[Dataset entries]
______________________________

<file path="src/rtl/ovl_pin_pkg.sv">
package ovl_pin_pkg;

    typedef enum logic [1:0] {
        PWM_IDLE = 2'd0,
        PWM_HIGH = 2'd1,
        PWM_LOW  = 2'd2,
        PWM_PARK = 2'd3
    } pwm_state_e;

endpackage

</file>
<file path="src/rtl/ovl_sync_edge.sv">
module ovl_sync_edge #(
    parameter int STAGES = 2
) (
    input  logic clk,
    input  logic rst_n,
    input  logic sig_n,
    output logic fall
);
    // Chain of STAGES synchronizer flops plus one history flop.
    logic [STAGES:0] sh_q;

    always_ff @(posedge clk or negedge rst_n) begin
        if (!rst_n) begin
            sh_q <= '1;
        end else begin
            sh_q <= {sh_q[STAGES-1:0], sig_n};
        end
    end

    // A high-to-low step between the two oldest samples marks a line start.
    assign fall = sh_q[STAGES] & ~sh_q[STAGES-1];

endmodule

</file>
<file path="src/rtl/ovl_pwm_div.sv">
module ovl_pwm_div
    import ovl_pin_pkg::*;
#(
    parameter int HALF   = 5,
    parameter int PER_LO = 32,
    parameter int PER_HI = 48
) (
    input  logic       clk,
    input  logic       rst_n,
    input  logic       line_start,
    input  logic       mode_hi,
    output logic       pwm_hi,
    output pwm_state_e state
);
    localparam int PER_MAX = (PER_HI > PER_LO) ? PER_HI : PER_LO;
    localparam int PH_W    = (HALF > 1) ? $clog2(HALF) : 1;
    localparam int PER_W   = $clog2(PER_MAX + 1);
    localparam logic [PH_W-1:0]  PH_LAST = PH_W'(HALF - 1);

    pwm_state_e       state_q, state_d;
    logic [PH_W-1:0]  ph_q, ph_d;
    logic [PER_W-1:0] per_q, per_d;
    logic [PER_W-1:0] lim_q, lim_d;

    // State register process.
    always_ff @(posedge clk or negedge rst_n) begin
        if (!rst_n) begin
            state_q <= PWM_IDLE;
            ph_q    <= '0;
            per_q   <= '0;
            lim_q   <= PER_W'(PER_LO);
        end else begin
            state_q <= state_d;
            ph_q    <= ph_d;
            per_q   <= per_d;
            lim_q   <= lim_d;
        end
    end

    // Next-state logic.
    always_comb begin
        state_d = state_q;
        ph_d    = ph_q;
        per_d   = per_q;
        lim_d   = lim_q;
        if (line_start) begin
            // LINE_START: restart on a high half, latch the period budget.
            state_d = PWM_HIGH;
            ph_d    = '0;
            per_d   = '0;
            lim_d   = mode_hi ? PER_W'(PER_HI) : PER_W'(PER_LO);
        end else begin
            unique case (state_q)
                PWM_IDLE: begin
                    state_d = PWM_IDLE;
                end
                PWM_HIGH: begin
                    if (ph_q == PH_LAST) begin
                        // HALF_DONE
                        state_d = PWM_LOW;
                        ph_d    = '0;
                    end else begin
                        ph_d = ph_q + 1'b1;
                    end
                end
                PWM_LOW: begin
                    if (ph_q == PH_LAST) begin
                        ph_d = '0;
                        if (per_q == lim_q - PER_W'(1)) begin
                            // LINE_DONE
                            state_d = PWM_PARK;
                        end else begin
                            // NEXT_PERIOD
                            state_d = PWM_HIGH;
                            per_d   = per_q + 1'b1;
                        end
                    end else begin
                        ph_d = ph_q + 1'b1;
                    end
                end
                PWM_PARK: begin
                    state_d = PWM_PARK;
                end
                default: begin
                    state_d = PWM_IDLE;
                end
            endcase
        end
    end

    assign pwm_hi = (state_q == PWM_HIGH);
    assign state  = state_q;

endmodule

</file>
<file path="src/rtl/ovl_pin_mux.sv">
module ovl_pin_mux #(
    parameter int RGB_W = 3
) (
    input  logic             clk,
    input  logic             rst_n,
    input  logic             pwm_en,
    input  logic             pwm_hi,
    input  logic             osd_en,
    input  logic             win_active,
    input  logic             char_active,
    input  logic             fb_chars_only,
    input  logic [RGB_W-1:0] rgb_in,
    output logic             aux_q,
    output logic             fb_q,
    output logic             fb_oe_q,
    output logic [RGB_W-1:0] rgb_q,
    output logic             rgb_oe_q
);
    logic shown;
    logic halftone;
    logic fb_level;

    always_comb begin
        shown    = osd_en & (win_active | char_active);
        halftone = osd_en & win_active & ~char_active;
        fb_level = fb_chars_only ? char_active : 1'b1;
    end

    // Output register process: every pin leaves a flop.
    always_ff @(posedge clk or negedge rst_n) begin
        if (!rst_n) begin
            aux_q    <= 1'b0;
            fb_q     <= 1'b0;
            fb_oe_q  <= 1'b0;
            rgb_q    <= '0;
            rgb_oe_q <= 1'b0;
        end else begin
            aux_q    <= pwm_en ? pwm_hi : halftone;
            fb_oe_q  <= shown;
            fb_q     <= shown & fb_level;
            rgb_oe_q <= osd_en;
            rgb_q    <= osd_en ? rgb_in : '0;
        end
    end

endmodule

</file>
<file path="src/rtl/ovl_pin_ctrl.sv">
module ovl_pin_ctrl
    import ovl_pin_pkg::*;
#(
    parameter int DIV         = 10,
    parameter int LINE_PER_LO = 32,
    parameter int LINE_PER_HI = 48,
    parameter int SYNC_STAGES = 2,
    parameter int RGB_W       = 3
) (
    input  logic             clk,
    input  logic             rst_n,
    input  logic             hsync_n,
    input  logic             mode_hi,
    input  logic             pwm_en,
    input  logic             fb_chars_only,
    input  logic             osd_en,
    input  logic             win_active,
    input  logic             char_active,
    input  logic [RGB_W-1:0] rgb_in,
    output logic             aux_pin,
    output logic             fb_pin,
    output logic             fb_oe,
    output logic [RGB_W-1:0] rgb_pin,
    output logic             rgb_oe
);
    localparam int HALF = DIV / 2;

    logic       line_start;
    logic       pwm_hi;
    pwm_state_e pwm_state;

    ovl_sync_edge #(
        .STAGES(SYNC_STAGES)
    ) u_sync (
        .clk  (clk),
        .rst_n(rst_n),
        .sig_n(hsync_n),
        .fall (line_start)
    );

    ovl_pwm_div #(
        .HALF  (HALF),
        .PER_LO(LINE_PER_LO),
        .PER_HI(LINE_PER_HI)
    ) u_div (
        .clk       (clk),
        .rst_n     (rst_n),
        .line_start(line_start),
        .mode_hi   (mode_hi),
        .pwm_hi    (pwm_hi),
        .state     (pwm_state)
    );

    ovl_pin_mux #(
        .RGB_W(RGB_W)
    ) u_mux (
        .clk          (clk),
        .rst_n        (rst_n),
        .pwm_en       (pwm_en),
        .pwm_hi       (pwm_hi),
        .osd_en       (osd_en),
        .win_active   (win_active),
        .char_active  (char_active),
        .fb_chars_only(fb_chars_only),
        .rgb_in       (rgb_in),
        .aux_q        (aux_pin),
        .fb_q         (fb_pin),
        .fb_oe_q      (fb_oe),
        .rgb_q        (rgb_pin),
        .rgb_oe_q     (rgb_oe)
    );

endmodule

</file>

______________________________

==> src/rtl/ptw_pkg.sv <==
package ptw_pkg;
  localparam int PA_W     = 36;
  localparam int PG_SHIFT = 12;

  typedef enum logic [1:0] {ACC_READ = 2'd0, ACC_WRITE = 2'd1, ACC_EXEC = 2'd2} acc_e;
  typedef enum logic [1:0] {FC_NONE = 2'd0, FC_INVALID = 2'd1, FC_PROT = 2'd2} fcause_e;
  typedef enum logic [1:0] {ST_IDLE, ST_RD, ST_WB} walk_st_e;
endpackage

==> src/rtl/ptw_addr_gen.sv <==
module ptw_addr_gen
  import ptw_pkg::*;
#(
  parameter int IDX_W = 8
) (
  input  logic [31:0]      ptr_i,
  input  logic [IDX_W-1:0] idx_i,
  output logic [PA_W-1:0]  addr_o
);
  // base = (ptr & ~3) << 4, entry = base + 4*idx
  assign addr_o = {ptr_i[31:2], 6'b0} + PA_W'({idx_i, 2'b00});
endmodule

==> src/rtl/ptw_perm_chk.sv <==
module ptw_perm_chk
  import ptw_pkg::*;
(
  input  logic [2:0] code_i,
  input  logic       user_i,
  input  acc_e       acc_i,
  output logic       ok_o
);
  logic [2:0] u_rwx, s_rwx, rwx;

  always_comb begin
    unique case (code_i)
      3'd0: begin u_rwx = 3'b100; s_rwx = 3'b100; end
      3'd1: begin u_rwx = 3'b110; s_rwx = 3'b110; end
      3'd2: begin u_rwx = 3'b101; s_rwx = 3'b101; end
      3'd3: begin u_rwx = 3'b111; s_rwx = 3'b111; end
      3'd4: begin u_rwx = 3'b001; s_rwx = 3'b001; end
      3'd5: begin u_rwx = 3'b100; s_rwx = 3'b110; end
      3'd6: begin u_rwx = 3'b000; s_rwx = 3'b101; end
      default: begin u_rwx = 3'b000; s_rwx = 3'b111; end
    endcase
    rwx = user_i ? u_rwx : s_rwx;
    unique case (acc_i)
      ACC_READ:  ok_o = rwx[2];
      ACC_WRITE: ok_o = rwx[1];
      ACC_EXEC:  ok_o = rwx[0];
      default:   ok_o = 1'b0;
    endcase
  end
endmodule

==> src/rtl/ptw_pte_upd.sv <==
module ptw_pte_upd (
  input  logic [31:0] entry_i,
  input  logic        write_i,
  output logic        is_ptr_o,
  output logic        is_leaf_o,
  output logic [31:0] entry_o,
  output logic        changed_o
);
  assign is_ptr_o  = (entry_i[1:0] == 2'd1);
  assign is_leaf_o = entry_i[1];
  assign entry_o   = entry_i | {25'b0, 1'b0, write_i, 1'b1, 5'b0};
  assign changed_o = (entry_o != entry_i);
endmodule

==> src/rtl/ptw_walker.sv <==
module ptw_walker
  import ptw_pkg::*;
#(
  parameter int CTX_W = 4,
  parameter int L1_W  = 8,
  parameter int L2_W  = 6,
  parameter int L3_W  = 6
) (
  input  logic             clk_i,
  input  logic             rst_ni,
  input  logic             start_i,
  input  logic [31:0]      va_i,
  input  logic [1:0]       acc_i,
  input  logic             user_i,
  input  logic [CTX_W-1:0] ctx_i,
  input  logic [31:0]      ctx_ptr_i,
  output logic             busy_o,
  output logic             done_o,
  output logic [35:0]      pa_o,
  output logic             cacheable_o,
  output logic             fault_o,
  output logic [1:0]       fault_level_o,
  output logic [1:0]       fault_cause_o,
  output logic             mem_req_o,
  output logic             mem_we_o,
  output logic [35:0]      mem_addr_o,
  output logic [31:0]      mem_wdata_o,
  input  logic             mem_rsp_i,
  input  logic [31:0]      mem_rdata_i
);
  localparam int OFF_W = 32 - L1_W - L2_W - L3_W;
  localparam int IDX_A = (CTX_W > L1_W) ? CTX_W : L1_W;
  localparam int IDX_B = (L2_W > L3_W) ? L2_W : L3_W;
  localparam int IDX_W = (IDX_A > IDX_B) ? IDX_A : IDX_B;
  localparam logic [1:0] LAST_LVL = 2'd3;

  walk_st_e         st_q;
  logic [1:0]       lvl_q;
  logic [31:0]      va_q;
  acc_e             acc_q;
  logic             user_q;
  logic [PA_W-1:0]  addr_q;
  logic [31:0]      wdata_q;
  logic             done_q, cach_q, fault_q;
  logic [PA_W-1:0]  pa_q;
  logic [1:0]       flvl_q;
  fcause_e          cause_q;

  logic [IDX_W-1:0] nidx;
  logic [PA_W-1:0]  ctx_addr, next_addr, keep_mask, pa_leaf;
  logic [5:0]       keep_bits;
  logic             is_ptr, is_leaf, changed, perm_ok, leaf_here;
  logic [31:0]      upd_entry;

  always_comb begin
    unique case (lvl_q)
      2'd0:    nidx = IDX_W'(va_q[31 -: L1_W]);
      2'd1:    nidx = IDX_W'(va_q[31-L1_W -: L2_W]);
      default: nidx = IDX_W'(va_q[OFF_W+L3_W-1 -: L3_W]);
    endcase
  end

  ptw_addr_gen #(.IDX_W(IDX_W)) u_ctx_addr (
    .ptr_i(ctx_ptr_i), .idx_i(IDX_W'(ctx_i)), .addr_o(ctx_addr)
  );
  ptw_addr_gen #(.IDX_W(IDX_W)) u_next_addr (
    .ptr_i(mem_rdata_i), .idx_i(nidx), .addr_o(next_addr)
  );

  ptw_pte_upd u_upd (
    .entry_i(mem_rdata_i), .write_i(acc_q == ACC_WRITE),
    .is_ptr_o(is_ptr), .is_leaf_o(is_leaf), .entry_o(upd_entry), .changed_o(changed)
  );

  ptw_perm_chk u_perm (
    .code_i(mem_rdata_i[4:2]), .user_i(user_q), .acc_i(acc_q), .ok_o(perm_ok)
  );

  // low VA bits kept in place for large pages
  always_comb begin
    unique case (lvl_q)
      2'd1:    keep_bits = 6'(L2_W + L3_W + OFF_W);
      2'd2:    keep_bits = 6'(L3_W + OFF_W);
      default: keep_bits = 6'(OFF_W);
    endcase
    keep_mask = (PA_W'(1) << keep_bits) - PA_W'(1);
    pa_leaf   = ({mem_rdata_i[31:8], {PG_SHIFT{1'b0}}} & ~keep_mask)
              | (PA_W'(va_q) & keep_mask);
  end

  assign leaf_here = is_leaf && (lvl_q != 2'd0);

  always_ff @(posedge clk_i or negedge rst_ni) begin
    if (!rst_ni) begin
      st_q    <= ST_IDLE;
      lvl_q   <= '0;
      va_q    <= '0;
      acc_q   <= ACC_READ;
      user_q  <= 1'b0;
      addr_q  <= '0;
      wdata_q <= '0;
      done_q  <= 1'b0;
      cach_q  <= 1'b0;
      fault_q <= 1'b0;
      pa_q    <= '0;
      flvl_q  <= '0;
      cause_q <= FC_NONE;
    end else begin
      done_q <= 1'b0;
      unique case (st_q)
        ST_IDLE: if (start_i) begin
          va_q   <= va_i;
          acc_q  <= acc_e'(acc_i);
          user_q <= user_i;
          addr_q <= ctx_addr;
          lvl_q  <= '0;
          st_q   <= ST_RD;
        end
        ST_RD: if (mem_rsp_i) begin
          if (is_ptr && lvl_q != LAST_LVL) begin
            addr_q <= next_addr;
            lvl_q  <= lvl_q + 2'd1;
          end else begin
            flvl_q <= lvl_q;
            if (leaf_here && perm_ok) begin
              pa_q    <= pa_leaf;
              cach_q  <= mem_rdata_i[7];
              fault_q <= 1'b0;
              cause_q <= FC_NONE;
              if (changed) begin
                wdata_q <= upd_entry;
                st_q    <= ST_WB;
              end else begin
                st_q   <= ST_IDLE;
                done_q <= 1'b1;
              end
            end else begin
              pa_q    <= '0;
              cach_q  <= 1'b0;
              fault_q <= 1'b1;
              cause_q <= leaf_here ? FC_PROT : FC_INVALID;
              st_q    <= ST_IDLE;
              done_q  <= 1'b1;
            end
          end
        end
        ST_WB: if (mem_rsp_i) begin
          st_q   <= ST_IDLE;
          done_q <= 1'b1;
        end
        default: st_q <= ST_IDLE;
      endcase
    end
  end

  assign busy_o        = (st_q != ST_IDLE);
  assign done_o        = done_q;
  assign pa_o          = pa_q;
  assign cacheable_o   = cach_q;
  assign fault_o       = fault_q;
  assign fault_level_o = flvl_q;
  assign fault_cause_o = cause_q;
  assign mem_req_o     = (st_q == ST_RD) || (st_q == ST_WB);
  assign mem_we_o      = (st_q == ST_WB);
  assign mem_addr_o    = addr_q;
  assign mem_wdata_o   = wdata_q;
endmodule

______________________________

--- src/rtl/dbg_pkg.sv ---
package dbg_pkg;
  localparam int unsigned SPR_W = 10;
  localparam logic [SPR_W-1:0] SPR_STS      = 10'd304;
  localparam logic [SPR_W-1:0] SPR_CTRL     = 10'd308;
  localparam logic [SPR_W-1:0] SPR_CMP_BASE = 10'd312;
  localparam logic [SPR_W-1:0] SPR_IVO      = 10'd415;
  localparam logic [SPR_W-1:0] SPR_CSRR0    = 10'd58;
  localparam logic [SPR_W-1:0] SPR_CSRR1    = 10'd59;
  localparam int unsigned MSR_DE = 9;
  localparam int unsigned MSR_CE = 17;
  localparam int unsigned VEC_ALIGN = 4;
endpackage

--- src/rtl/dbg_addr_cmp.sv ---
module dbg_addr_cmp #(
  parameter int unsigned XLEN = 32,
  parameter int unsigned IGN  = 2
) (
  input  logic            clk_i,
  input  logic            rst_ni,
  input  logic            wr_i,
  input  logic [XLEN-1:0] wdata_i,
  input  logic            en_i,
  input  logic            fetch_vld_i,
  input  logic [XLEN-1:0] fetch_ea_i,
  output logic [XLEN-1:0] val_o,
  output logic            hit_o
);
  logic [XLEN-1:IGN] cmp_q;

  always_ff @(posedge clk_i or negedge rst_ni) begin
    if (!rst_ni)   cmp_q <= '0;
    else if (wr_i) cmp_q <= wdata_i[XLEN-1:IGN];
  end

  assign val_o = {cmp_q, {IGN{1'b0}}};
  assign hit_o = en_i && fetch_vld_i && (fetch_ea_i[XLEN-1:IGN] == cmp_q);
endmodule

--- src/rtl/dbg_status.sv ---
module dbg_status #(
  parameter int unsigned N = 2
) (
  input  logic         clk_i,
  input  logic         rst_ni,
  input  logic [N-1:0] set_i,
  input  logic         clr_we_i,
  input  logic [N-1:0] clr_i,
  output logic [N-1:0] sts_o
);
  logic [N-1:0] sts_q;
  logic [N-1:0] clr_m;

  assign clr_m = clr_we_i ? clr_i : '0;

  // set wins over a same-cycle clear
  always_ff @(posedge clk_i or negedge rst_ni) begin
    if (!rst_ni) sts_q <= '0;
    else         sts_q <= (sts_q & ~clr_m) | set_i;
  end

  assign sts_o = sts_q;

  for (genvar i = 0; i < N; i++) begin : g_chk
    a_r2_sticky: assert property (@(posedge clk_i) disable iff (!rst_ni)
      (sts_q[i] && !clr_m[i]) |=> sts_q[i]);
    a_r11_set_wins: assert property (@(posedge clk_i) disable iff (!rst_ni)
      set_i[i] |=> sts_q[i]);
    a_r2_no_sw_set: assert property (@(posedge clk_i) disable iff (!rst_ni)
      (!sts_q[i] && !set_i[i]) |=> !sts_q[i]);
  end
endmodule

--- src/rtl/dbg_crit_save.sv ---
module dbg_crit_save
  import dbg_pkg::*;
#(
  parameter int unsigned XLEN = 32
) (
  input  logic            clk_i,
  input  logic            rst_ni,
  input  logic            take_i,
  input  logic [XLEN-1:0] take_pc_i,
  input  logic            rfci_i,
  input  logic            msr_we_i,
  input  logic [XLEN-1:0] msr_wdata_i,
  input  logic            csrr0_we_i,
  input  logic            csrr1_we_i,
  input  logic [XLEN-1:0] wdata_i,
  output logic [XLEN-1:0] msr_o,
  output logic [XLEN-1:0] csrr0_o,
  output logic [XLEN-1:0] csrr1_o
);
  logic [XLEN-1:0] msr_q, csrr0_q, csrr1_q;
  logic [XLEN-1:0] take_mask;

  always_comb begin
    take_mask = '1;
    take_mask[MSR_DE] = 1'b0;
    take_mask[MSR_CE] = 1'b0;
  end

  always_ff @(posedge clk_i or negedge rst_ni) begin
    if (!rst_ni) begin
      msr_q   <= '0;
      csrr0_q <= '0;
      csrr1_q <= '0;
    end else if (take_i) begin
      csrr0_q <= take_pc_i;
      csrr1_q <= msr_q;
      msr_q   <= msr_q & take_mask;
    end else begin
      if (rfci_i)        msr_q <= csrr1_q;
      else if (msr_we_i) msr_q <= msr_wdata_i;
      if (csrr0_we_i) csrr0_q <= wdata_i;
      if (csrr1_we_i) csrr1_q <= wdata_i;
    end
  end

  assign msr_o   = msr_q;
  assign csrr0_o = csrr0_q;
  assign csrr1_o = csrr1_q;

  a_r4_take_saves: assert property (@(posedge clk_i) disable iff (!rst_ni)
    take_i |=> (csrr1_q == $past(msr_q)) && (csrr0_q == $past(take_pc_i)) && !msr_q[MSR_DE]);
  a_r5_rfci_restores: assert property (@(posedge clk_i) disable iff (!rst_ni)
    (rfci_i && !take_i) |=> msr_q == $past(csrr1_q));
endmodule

______________________________

**Work to complete**
Report back each line of the entries that holds the string "flop".

**Answer**
    // Chain of STAGES synchronizer flops plus one history flop.
    // Output register process: every pin leaves a flop.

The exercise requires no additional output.